Report how many lines in the records below contain the word "worst". Give only the number.

········

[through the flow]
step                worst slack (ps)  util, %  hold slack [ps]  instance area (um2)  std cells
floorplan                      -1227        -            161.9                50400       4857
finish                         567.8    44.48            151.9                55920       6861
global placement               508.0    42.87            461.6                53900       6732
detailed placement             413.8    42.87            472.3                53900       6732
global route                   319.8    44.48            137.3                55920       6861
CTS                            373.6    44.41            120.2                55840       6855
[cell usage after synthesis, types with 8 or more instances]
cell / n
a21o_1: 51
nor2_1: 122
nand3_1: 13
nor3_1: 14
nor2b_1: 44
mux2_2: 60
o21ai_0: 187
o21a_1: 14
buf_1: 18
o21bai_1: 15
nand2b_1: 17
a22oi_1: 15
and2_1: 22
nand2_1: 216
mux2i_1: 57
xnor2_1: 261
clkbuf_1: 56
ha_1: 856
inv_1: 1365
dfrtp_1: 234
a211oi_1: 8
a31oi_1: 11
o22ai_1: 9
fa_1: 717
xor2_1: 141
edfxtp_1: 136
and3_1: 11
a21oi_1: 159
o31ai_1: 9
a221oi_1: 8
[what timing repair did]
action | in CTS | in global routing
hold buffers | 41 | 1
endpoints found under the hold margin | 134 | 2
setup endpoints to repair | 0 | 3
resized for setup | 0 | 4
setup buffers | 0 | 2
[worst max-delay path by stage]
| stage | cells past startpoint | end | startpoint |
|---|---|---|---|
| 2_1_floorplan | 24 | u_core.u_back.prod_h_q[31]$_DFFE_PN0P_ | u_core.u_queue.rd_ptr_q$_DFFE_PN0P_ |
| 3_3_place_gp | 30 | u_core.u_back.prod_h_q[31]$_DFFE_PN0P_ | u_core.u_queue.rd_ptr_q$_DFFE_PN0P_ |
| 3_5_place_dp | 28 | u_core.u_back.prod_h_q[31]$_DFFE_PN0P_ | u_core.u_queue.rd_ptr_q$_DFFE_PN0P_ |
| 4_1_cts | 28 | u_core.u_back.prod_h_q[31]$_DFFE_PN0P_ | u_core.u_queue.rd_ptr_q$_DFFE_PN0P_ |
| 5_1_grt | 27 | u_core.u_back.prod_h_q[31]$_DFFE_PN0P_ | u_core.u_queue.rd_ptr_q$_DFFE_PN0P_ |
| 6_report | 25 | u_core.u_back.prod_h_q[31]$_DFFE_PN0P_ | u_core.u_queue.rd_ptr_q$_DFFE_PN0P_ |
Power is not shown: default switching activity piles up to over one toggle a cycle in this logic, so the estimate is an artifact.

········

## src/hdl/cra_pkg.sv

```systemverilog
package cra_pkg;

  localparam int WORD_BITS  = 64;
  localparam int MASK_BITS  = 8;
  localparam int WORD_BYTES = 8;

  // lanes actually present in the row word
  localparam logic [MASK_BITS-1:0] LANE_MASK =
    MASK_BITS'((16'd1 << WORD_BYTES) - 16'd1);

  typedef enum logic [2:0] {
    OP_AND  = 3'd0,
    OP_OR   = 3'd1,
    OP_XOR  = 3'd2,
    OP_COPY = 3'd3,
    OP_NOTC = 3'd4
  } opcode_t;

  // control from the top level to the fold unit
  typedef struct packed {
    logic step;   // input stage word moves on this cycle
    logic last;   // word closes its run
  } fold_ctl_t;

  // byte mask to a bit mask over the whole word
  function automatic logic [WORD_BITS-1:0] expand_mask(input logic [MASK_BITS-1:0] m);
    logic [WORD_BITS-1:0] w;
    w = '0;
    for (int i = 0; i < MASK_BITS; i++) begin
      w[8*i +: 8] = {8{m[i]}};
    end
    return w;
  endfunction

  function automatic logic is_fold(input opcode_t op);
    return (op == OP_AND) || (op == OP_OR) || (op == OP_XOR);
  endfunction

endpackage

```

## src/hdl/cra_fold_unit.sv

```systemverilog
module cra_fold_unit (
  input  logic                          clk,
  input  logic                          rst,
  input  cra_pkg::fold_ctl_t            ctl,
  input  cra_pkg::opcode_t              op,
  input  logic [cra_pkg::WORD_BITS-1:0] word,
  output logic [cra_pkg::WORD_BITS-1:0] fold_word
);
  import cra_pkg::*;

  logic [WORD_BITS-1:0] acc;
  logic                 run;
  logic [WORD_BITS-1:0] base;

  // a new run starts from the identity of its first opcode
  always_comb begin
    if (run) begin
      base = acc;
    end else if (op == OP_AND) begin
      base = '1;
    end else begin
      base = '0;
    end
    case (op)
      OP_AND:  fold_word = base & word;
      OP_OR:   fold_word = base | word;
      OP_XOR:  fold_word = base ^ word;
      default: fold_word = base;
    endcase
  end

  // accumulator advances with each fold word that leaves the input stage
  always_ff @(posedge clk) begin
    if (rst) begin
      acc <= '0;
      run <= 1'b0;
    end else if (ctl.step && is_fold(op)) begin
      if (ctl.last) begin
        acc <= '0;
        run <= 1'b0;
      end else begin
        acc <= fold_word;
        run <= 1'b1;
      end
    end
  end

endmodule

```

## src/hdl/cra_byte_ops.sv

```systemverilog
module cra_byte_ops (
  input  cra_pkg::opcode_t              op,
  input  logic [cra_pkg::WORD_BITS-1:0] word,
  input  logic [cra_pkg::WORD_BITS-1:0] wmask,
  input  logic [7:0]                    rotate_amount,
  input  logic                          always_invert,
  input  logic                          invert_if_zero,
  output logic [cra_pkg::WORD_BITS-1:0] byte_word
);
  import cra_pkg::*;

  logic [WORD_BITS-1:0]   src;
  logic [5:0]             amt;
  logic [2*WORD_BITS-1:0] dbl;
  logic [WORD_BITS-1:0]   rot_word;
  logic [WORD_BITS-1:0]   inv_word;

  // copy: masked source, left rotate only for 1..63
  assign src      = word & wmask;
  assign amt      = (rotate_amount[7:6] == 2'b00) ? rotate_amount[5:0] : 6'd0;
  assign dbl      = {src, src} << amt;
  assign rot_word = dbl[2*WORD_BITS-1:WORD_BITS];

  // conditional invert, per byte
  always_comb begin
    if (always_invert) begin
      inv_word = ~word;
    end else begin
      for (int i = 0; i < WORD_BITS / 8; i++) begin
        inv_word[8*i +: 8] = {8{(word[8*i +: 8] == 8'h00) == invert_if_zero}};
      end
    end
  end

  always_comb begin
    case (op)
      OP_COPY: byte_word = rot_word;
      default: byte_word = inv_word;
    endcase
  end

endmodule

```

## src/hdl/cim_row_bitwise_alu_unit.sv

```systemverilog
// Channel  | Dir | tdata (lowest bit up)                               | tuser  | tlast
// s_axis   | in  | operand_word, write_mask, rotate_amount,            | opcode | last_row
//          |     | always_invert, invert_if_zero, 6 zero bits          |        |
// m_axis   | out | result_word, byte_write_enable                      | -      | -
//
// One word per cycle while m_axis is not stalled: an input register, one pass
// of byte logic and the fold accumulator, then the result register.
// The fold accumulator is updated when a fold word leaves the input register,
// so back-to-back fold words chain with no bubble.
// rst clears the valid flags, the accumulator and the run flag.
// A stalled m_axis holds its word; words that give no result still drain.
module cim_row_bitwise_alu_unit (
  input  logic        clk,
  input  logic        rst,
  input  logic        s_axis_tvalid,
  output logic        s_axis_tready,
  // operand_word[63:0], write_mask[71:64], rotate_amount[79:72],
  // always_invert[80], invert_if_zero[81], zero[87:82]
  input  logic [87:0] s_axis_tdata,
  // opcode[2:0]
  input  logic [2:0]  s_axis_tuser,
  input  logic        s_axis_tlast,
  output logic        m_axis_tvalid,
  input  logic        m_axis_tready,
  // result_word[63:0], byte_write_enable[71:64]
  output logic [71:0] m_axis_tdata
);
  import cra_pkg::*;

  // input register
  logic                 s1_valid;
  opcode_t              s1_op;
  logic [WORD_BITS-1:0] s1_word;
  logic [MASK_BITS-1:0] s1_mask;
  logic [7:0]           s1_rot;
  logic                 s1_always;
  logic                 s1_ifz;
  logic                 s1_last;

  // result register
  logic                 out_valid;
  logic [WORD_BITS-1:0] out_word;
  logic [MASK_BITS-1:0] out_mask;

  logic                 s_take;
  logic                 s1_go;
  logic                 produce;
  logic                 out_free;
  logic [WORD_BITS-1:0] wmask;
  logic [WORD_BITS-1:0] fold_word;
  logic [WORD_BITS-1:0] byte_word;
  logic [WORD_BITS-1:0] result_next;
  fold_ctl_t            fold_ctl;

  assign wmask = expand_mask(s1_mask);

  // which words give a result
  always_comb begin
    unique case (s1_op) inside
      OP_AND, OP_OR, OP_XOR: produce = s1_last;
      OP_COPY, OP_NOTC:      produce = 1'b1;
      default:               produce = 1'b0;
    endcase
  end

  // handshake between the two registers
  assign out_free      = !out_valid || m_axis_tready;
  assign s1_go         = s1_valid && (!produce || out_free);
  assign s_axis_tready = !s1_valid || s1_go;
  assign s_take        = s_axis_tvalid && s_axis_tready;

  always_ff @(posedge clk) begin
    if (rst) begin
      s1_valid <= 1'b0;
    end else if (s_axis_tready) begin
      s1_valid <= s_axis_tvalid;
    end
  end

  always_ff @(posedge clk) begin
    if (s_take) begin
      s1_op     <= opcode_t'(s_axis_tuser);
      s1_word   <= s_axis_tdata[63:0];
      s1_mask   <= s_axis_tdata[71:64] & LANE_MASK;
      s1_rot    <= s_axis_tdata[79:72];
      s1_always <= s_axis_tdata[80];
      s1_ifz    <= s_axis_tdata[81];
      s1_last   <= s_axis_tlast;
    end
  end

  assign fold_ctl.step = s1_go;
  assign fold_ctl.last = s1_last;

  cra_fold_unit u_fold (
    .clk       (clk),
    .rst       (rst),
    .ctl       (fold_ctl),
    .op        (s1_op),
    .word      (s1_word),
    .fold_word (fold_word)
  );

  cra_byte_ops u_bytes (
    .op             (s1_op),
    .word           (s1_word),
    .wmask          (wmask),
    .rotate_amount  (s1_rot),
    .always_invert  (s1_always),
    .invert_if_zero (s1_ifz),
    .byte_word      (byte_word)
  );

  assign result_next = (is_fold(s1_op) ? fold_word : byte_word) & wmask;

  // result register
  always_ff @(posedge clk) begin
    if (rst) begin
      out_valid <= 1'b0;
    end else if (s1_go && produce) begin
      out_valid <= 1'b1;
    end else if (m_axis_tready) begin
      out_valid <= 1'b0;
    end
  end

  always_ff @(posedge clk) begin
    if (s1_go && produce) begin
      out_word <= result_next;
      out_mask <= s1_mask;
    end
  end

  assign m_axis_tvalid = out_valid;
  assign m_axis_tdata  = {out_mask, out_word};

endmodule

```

········

• _Written reply_:
2